LA REFORME DES TUTELLES POUR 2007
Le 3 mai 2006, lors des questions ouvertes au gouvernement à l'Assemblée Nationale, Pascal CLEMENT affirme sa volonté de déposer la réforme de la loi sur les "tutelles aux majeurs vulnérables" avant le 30 juin pour qu'elle soit votée avant l'élection présidentielle de 2007. Il a réaffirmé son intention le 22 mai à Strasbourg.
Le projet de loi a effectivement était adopté par le Conseil des ministres cette fin d'année. l'Assemblée Nationale a adopté la loi en première lecture le 18 janvier 2007. Le Sénat a examiné le dossier le 14 et 15 février 2007 pour une entrée en vigueur de la loi en 2009. La loi a été adoptée le 22 février 2007.
HISTORIQUE :
Cette loi date des années 60. Elle est destinée aux Personnes handicapées mentaux et aux Personnes âgées atteintes de démence. Cela concerne 700 000 personnes soit 1 % de la population.
Depuis les publics visés par cette mesure de tutelle se sont diversifiés : les surendettés, les exclus et les jeunes en difficulté d'insertion.
En cas d'altération des facultés corporelles, une mesure de protection pourra être engagée si elle est désormais subordonnée à une impossibilité absolue pour la personne d'exprimer sa volonté.
Une personne entretenant avec le Majeur des liens étroits et stables est autorisée à demander au Juge des tutelles l'ouverture d'une mesure.
Lors de l'audition devant le Juge des tutelles du Majeur à protéger, il pourra se faire assister par un avocat ou par une Personne de son choix, avec l'accord du Juge.
Le Juge pourra renouveler la mesure de tutelle ou curatelle pour une durée plus longue que maintenant (5 ans) si la Personne protégée n'apparaît manifestement pas susceptible de connaître une amélioration selon les données acquises par la médecine.
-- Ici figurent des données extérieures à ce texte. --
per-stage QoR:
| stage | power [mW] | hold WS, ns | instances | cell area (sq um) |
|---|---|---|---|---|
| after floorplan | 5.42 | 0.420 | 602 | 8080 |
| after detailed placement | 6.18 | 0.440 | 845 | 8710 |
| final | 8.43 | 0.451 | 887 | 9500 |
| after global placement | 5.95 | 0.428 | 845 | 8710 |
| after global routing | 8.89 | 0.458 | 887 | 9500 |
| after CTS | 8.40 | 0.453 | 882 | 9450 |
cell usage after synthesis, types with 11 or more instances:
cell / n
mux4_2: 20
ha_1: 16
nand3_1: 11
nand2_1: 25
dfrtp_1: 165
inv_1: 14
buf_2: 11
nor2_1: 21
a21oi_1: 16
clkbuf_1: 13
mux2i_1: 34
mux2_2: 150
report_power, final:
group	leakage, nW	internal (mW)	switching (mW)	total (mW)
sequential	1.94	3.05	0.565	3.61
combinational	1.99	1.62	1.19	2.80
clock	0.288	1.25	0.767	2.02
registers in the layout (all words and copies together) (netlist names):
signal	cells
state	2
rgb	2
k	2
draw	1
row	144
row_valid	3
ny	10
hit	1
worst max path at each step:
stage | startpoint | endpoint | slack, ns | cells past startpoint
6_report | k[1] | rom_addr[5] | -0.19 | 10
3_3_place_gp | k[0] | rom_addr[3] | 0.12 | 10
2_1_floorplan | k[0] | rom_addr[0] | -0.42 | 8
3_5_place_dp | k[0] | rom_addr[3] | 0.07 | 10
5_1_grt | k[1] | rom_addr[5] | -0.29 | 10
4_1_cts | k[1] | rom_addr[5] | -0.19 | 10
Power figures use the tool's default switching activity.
===== src/rtl/pipe_stage_reg.sv =====
// Pipeline stage register: valid/ready handshake with a two-entry skid buffer, so in_ready is a flop.
// Optional saturating stall counter enabled by defining PIPE_STALL_CNT_EN.
module pipe_stage_reg #(
    parameter int WIDTH      = 64,
    parameter int CLEAR_DATA = 1,
    parameter int CNT_W      = 16
) (
    input  logic             clk,
    input  logic             reset_n,
    input  logic             flush,
    input  logic             in_valid,
    output logic             in_ready,
    input  logic [WIDTH-1:0] in_data,
    output logic             out_valid,
    input  logic             out_ready,
    output logic [WIDTH-1:0] out_data
`ifdef PIPE_STALL_CNT_EN
    ,
    output logic [CNT_W-1:0] stall_cnt
`endif
);

    // Handshake: a transfer happens on a rising edge where valid and ready are both high;
    // valid never depends on ready, and ready depends only on registered state.

    // Encoding is {skid_valid, main_valid}, so in_ready is a direct flop output.
    typedef enum logic [1:0] {
        ST_EMPTY = 2'b00,
        ST_ONE   = 2'b01,
        ST_TWO   = 2'b11
    } occ_e;

    occ_e             state;
    occ_e             state_nxt;
    logic             in_fire;
    logic             out_fire;
    logic             load_main_in;
    logic             load_main_skid;
    logic             load_skid;
    logic [WIDTH-1:0] main_data;
    logic [WIDTH-1:0] skid_data;

    if (CNT_W < 1) begin : g_cnt_w_check
        $error("CNT_W must be at least 1");
    end

    assign in_fire  = in_valid && in_ready;
    assign out_fire = out_valid && out_ready;

    always_ff @(posedge clk) begin
        if (!reset_n || flush) begin
            state <= ST_EMPTY;
        end else begin
            state <= state_nxt;
        end
    end

    always_comb begin
        state_nxt      = state;
        load_main_in   = 1'b0;
        load_main_skid = 1'b0;
        load_skid      = 1'b0;
        case (state)
            ST_EMPTY: begin
                if (in_fire) begin
                    load_main_in = 1'b1;
                    state_nxt    = ST_ONE;
                end
            end
            ST_ONE: begin
                if (in_fire && out_fire) begin
                    load_main_in = 1'b1;
                end else if (in_fire) begin
                    load_skid = 1'b1;
                    state_nxt = ST_TWO;
                end else if (out_fire) begin
                    state_nxt = ST_EMPTY;
                end
            end
            ST_TWO: begin
                // in_ready is low here, so only the drain side can move.
                if (out_fire) begin
                    load_main_skid = 1'b1;
                    state_nxt      = ST_ONE;
                end
            end
            default: state_nxt = ST_EMPTY;
        endcase
    end

    always_comb begin
        in_ready  = ~state[1];
        out_valid = state[0];
        out_data  = main_data;
    end

    always_ff @(posedge clk) begin
        if (!reset_n || flush) begin
            if (CLEAR_DATA != 0) begin
                main_data <= '0;
                skid_data <= '0;
            end
        end else begin
            if (load_main_in) begin
                main_data <= in_data;
            end else if (load_main_skid) begin
                main_data <= skid_data;
            end
            if (load_skid) begin
                skid_data <= in_data;
            end
        end
    end

`ifdef PIPE_STALL_CNT_EN
    // Survives flush on purpose: it measures stall pressure across bubbles.
    always_ff @(posedge clk) begin
        if (!reset_n) begin
            stall_cnt <= '0;
        end else if (out_valid && !out_ready && (stall_cnt != '1)) begin
            stall_cnt <= stall_cnt + 1'b1;
        end
    end
`endif

endmodule


===== config.mk =====
export PLATFORM = sky130hd
export DESIGN_NAME = pipe_stage_reg
export DESIGN_NICKNAME = d
export VERILOG_FILES = /design/src/rtl/pipe_stage_reg.sv
export SDC_FILE = /design/constraint.sdc
export NUM_CORES = 1
export LEC_CHECK = 0
export ABC_AREA = 1
export BUFFER_PORTS_ARGS = -buffer_cell sky130_fd_sc_hd__clkbuf_2
export CORE_ASPECT_RATIO = 0.8
export CORE_MARGIN = 10
export CORE_UTILIZATION = 35
export CTS_CLUSTER_DIAMETER = 30
export DETAILED_ROUTE_END_ITERATION = 7
export GPL_TIMING_DRIVEN = 0
export HOLD_SLACK_MARGIN = 0.06
export PLACE_DENSITY = 0.54
export SKIP_LAST_GASP = 1
export SYNTH_ARGS = -nofsm -noshare
export SYNTH_HDL_FRONTEND = slang
export SYNTH_SLANG_ARGS = --single-unit

===== constraint.sdc =====
create_clock -name clk -period 2.3 [get_ports clk]
set_input_delay 0.345 -clock clk [delete_from_list [all_inputs] [get_ports clk]]
set_output_delay 0.345 -clock clk [all_outputs]
set_load 0.05 [all_outputs]

==> metrics.md <==
| Metric | Value |
|---|---|
| Status | completed |
| Placed Instances | between 1000 and 1500 |
| Final hold slack | 0.158 ns |
| First-pass GRT wire length | approximately 31000 um |
| Ant. Diodes | 0 |
| Layout cells sized above 1 | 0.236 |
| Most frequent cells in the layout | nand2_1 (201), clkbuf_2 (135), dfxtp_1 (130) |
| Drt initial violations | 344 |
| Final Cycle Share | 0.818 |
| Sequential area share after synthesis | 0.440 |
| MaxCap Viol Count | 0 |
| Switch Pwr | between 0.0015 and 0.002 W |
| Internal | between 0.004 and 0.005 W |
| IR drop worst, VDD | around 0.45 mV |
| Fill cells | between 1500 and 2000 |
| Final Slew Violations | 0 |
| LEAKAGE | between 3 and 4 nW |
| Starting Density | 0.358 |
| Pwr/cell area | between 800 and 900 nW/um^2 |
| I/O pins | approximately 140 |
| GP Congestion | 0.762 |
| RSZ-0062 raised after global routing | no |
| Rows | 42 |
| Combinational fraction of design power | 0.156 |
| YS warnings | 0 |
| Syn nets | a little under 900 |
| Mean Syn Cell Area | just over 7 sq um |
| Total Wirelength | roughly 19000 um |
| Area Growth Syn to Fin | 27.4% |
| FF+latch count, synth | 130 |
| Clock Root Buffer | clkbuf_16 |
| Clock Tree Buf Depth | 2 |
| Die Wd | between 150 and 200 um |
| Main flop type after synthesis | dfxtp_1 |
| Finished Layout Cells | ~1200 |
| Critical path class | reg2reg |
| Die Y | between 100 and 150 um |
| Setup Buffers After CTS | 0 |
| Count of cell types in the netlist | 20 |
| Max Clk Rate | around 530 MHz |
| Cells after Synth | ~820 |
| Clock Power Share | 0.479 |
| Drc violations | 0 |
| Clk slew on worst S/H paths | ~0.060 ns |
| Crit. End Element | flip-flop |
| Grt total ovfl | 0 |
| Initial antenna violation count | 0 |
| Post-CTS Resized | 0 |
| Min Tclk post-route | about 1.9 ns |
| HP Class | in2reg |
| Sink Count | between 100 and 150 |
| Sw frac | 0.273 |
| Sum of negative setup slack | 0 ns |
| Via count | roughly 6000 |
| Clk Latency, worst-skew pair | approximately 0.42 ns |
| CTS tree | yes |
| Ys async rst share | 0 |
| Multi-input gate area | about 2600 sq um |
| Crit start category | flip-flop |
| Number of synthesized flops with an enable pin | 0 |
| Measured slew at the worst slew-check pin | 0.519 ns |
| Cells along the critical path | inv_1, ha_1, nand2_2, buf_2, buf_2, nand3_1, nand2_1, a21oi_1 |
| Routed Antenna Nets | 0 |
| Largest net degree at the start of global routing | 17 |
| Vias in the first global route | ~5800 |
| Die area | around 23000 sq um |
| Req. time, crit path | approximately 2.6 ns |
| Sequential Area | 2600 sq um |
| Slew margin rel. | 0.654 |
| CTS Hold Buffers Added | 0 |
| CTS Buf Count | 17 |
| CP max-delay cell | dfxtp_1 |
| Synthesized area | 5920 sq um |
| Most numerous cell on the critical path | buf_2 |
| Crit-path max FO | 10 |
| Core Box Area | roughly 17000 sq um |
| Tot Pwr | ~0.0066 W |
| Clock Skew | ~0.0063 ns |
| H-tree depth | 4 |
| Vias per cell | a little under 5 |
| Number of detailed-route iterations in the first pass | 5 |
| Port bufs | ~130 |
| Dpl hpwl | about 13000 um |
| GRT Total Usage | 0.171 |
| Hold Vio Cnt, Final | 0 |
| WL per Instance | about 16 um |
| Arr. time, crit path | 2.17 ns |
| Worst stage delay on the critical path | around 0.42 ns |
| Final Setup Violations | 0 |
| Final #Nets | 1044 |
| Commonest non-fill, non-tap cell in the layout | nand2_1 |
| Share of total power in sequential cells | 0.365 |
[power by group through the flow]
| stage | combinational, W | sequential, W | clock [W] |
|---|---|---|---|
| CTS | 0.00103 | 0.00239 | 0.00318 |
| detailed placement | 0.00102 | 0.00244 | 0 |
| finish | 0.00102 | 0.00239 | 0.00314 |
| global route | 0.00113 | 0.00240 | 0.00328 |
| floorplan | 0.000499 | 0.00266 | 0 |
| global placement | 0.00103 | 0.00244 | 0 |
[routing by layer]
metal / share of wire / vias up / global-route usage
met5: 0 / - / 0
met4: 0.011 / 0 / 0.0472
met3: 0.068 / 19 / 0.0453
met2: 0.41 / 161 / 0.238
met1: 0.51 / 2618 / 0.250
li1: - / 3029 / -
[worst paths after layout]
path | startpoint | end | slack (ns) | cells after the start
hold reg to reg | out_data[21]$_SDFFE_PP0P_ | out_data[21]$_SDFFE_PP0P_ | 0.49 | 2
hold / removal | in_data[8] | skid_data[8]$_SDFFE_PP0P_ | 0.16 | 3
setup / recovery | state[1]$_SDFFE_PP0P_ | out_data[57]$_SDFFE_PP0P_ | 0.42 | 8
setup reg to reg | state[1]$_SDFFE_PP0P_ | out_data[57]$_SDFFE_PP0P_ | 0.42 | 8
[critical path, delay by kind of cell, from the launching register on]
family | cells | cell delay [ns]
AO/OA/AOI/OAI | 1 | 0.07
adder cells (fa/ha/maj) | 1 | 0.22
buffers and inverters | 3 | 0.72
flip-flops | 1 | 0.42
AND/OR/NAND/NOR | 3 | 0.31
[state kept, by name, indices dropped and copies added, names as in the netlist]
signal     cells
out_data      64
state          2
skid_data     64
[stage by stage]
step | worst slack (ns) | util | cell area [sq um]
after CTS | 0.420 | 0.456 | 7540
after floorplan | 0.474 | - | 5920
after detailed placement | 0.433 | 0.415 | 6870
after global placement | 0.430 | 0.415 | 6870
final | 0.418 | 0.456 | 7540
after global routing | 0.243 | 0.456 | 7540
[logic make-up after synthesis]
family,share of synthesized area
AO/OA/AOI/OAI,0.163
adder cells (fa/ha/maj),0.00846
AND/OR/NAND/NOR,0.264
flip-flops,0.440
buffers and inverters,0.125
[synthesized netlist by cell type, types with 5 or more instances]
cell type / number / area share
nand2_1: 201 / 0.13
o21ai_0: 8 / 0.0068
nor2_1: 5 / 0.0032
buf_4: 12 / 0.015
inv_1: 71 / 0.045
clkbuf_1: 17 / 0.011
o21ai_1: 56 / 0.047
buf_6: 13 / 0.025
nand4_1: 64 / 0.068
dfxtp_1: 130 / 0.44
a21oi_1: 129 / 0.11
nand3_1: 65 / 0.055
buf_2: 31 / 0.026
[final cells by class]
class | instances | share of cell area
Sequential cell | 130 | 0.345
Clock inverter | 10 | 0.0269
Tap cell | 220 | 0.0365
Buffer | 74 | 0.0610
Timing Repair Buffer | 134 | 0.0889
Multi-Input combinational cell | 540 | 0.342
Inverter | 74 | 0.0368
Clock buffer | 22 | 0.0629
Power figures use the tool's default switching activity.
module selecting_result_judge #(
  parameter int SETTLE_CYC = 16,
  parameter int BLINK_CYC  = 12500000
) (
  input  logic        clk,
  input  logic        rst,
  input  logic [6:0]  flag,
  input  logic [27:0] code,
  output logic        result_valid,
  output logic [2:0]  prize_level,
  output logic [7:0]  score,
  output logic        win_led,
  output logic        code_err
);
  localparam int NUM_DIG = 5;
  localparam int DIG_W   = 4;
  localparam int CNT_W   = $clog2(NUM_DIG + 1);
  localparam int SET_W   = $clog2(SETTLE_CYC + 1);
  localparam int BLK_W   = 28;
  localparam logic [6:0]       FLAG_ALL   = 7'h7F;
  localparam logic [SET_W-1:0] SET_LOAD   = SET_W'(SETTLE_CYC - 1);
  localparam logic [BLK_W-1:0] BLINK_LAST = BLK_W'(BLINK_CYC - 1);

  typedef enum logic [2:0] {IDLE, ARMED, SETTLE, JUDGE, SHOW} state_t;

  typedef struct packed {
    logic       err;
    logic [2:0] level;
    logic [6:0] pts;
  } grade_t;

  state_t                         state_q, state_d;
  logic [SET_W-1:0]               settle_cnt;
  logic [BLK_W-1:0]               blink_cnt;
  logic [27:0]                    cap_q;
  logic [NUM_DIG-1:0][DIG_W-1:0]  digs;
  logic [NUM_DIG-1:0][CNT_W-1:0]  mult;
  logic [CNT_W-1:0]               max_m;
  logic                           any_err;
  logic                           straight;
  grade_t                         grade;
  logic [7:0]                     score_nx;

  assign digs = cap_q[19:0];

  // ---------------------------------------------------------------- grading
  for (genvar g = 0; g < NUM_DIG; g++) begin : g_mult
    srj_digit_mult #(
      .NUM_DIG(NUM_DIG), .DIG_W(DIG_W), .CNT_W(CNT_W), .IDX(g)
    ) u_mult (
      .digs(digs),
      .mult(mult[g])
    );
  end

  // Largest lane count is the largest multiplicity of any digit value.
  always_comb begin
    max_m = '0;
    for (int i = 0; i < NUM_DIG; i++)
      if (mult[i] > max_m) max_m = mult[i];
  end

  // Digit index 0 is d0 (lowest nibble); a straight climbs from d4 to d0,
  // so every lower digit is one more than the digit above it.
  always_comb begin
    any_err  = 1'b0;
    straight = 1'b1;
    for (int i = 0; i < NUM_DIG; i++)
      if (digs[i] > DIG_W'(9)) any_err = 1'b1;
    for (int i = 0; i < NUM_DIG - 1; i++)
      if (digs[i] != digs[i+1] + DIG_W'(1)) straight = 1'b0;
  end

  always_comb begin
    grade = '0;
    if (any_err) begin
      grade.err = 1'b1;
    end else if (straight) begin
      grade.level = 3'd5;
      grade.pts   = 7'd30;
    end else begin
      case (max_m)
        CNT_W'(5): begin grade.level = 3'd4; grade.pts = 7'd100; end
        CNT_W'(4): begin grade.level = 3'd3; grade.pts = 7'd20;  end
        CNT_W'(3): begin grade.level = 3'd2; grade.pts = 7'd5;   end
        CNT_W'(2): begin grade.level = 3'd1; grade.pts = 7'd1;   end
        default:   begin grade.level = 3'd0; grade.pts = 7'd0;   end
      endcase
    end
  end

  // ------------------------------------------------------------- score add
`ifdef JUDGE_BONUS_EN
  logic       bonus;
  logic [9:0] pts_eff;
  logic [9:0] sum;
  assign bonus    = (cap_q[27:24] == 4'h4) && (cap_q[23:20] == 4'hA);
  assign pts_eff  = bonus ? {2'b00, grade.pts, 1'b0} : {3'b000, grade.pts};
  assign sum      = {2'b00, score} + pts_eff;
  assign score_nx = (sum > 10'd255) ? 8'hFF : sum[7:0];
`else
  logic [8:0] sum;
  logic [7:0] unused_cap;
  assign unused_cap = cap_q[27:20];
  assign sum        = {1'b0, score} + {2'b00, grade.pts};
  assign score_nx   = sum[8] ? 8'hFF : sum[7:0];
`endif

  // -------------------------------------------------------------------- FSM
  always_ff @(posedge clk or negedge rst) begin
    if (!rst) state_q <= IDLE;
    else      state_q <= state_d;
  end

  always_comb begin
    state_d = state_q;
    case (state_q)
      IDLE:   if (flag == FLAG_ALL) state_d = ARMED;
      ARMED:  if (flag == 7'h00)    state_d = SETTLE;
      SETTLE: begin
        if (flag != 7'h00)          state_d = ARMED;
        else if (settle_cnt == '0)  state_d = JUDGE;
      end
      JUDGE:  state_d = SHOW;
      SHOW:   if (flag == FLAG_ALL) state_d = ARMED;
      default: state_d = IDLE;
    endcase
  end

  // --------------------------------------------------------------- datapath
  always_ff @(posedge clk or negedge rst) begin
    if (!rst) begin
      settle_cnt   <= '0;
      blink_cnt    <= '0;
      cap_q        <= '0;
      result_valid <= 1'b0;
      prize_level  <= '0;
      score        <= '0;
      win_led      <= 1'b0;
      code_err     <= 1'b0;
    end else begin
      result_valid <= 1'b0;
      case (state_q)
        ARMED: if (flag == 7'h00) settle_cnt <= SET_LOAD;
        SETTLE: begin
          if (flag == 7'h00) begin
            if (settle_cnt == '0) cap_q      <= code;
            else                  settle_cnt <= settle_cnt - SET_W'(1);
          end
        end
        JUDGE: begin
          prize_level  <= grade.level;
          code_err     <= grade.err;
          score        <= score_nx;
          result_valid <= 1'b1;
          win_led      <= (grade.level != 3'd0);
          blink_cnt    <= '0;
        end
        SHOW: begin
          if (flag == FLAG_ALL) begin
            win_led   <= 1'b0;
            blink_cnt <= '0;
          end else if (prize_level != 3'd0) begin
            if (blink_cnt == BLINK_LAST) begin
              blink_cnt <= '0;
              win_led   <= ~win_led;
            end else begin
              blink_cnt <= blink_cnt + BLK_W'(1);
            end
          end
        end
        default: ;
      endcase
    end
  end

endmodule

==> config.mk <==
export PLATFORM = sky130hd
export DESIGN_NAME = selecting_result_judge
export DESIGN_NICKNAME = d
export VERILOG_FILES = /design/src/rtl/selecting_result_judge.sv
export SDC_FILE = /design/constraint.sdc
export NUM_CORES = 1
export LEC_CHECK = 0
export CAP_MARGIN = 20
export CELL_PAD_IN_SITES_DETAIL_PLACEMENT = 1
export CELL_PAD_IN_SITES_GLOBAL_PLACEMENT = 2
export CORE_ASPECT_RATIO = 1.75
export CORE_UTILIZATION = 38
export CTS_BUF_LIST = sky130_fd_sc_hd__clkbuf_4 sky130_fd_sc_hd__clkbuf_8
export DETAILED_ROUTE_END_ITERATION = 16
export GPL_ROUTABILITY_DRIVEN = 0
export PLACE_DENSITY = 0.82
export SKIP_LAST_GASP = 1
export SLEW_MARGIN = 20
export SYNTH_ARGS = -nofsm -noshare
export SYNTH_HDL_FRONTEND = slang
export SYNTH_SLANG_ARGS = --single-unit
==> constraint.sdc <==
create_clock -name clk -period 12.9 [get_ports clk]
set_clock_uncertainty 0.1 [all_clocks]
set_input_delay 3.87 -clock clk [delete_from_list [all_inputs] [get_ports clk]]
set_output_delay 3.87 -clock clk [all_outputs]
set_load 0.01 [all_outputs]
La loi prévoit donc de mettre en place un nouveau type d'aide sociale. Il s'agit d'un dispositif graduel et progressif qui comportera deux volets :
- le volet social sera mis en oeuvre par les départements,
- le volet juridique interviendra si le volet social n'a pas abouti.
L'accompagnement social personnalisé interviendra en plus des autres aides existantes en amont du dispositif judiciaire.
Un contrat sera établi entre le Président du Conseil général et la personne majeure. Ce contrat permettra au service social du Conseil général par exemple, de percevoir et gérer les prestations sociales de l'intéressé.
Si ce dernier refuse ou ne respecte par ses clauses, le Président du Conseil général pourra solliciter le juge d'instance qui ce dernier autorisera le versement du montant du loyer directement au bailleur de façon à éviter une expulsion locative.
Si cette action échoue, un autre palier pourra être franchi par l'entrée de la personne dans le dispositif judiciaire
Ce nouveau texte permettra aussi d'instaurer "un mandat de protection future", un façon de désigner quelqu'un (un tuteur) si la personne présentait une dépendance et ainsi prévenir les difficultés de gestion budgétaire.
Le mandat authentique permettra une protection juridique très étendue. Il sera exécuté sous le contrôle du notaire et pourra couvrir les actes de disposition du patrimoine.
Le mandat sous-seing privé donnera au mandataire les pouvoirs d'un administrateur légal sous contrôle judiciaire et sera limité aux actes conservatoires ou de gestion courante.
Le dispositif de financement des tutelles :
Le barème de prélèvement sera unique et en fonction des revenus de la personne protégée. Les personnes protégées qui disposent de revenus inférieurs ou égaux au Minimum Vieillesse ou à l'Allocation Adulte Handicapé seront exonérées de prélèvement.
Le système de financement global des associations tutélaires, déjà expérimenté dans certains départements, sera généralisé. Cela donnera aux intervenants tutélaires une meilleure vision de leur budget.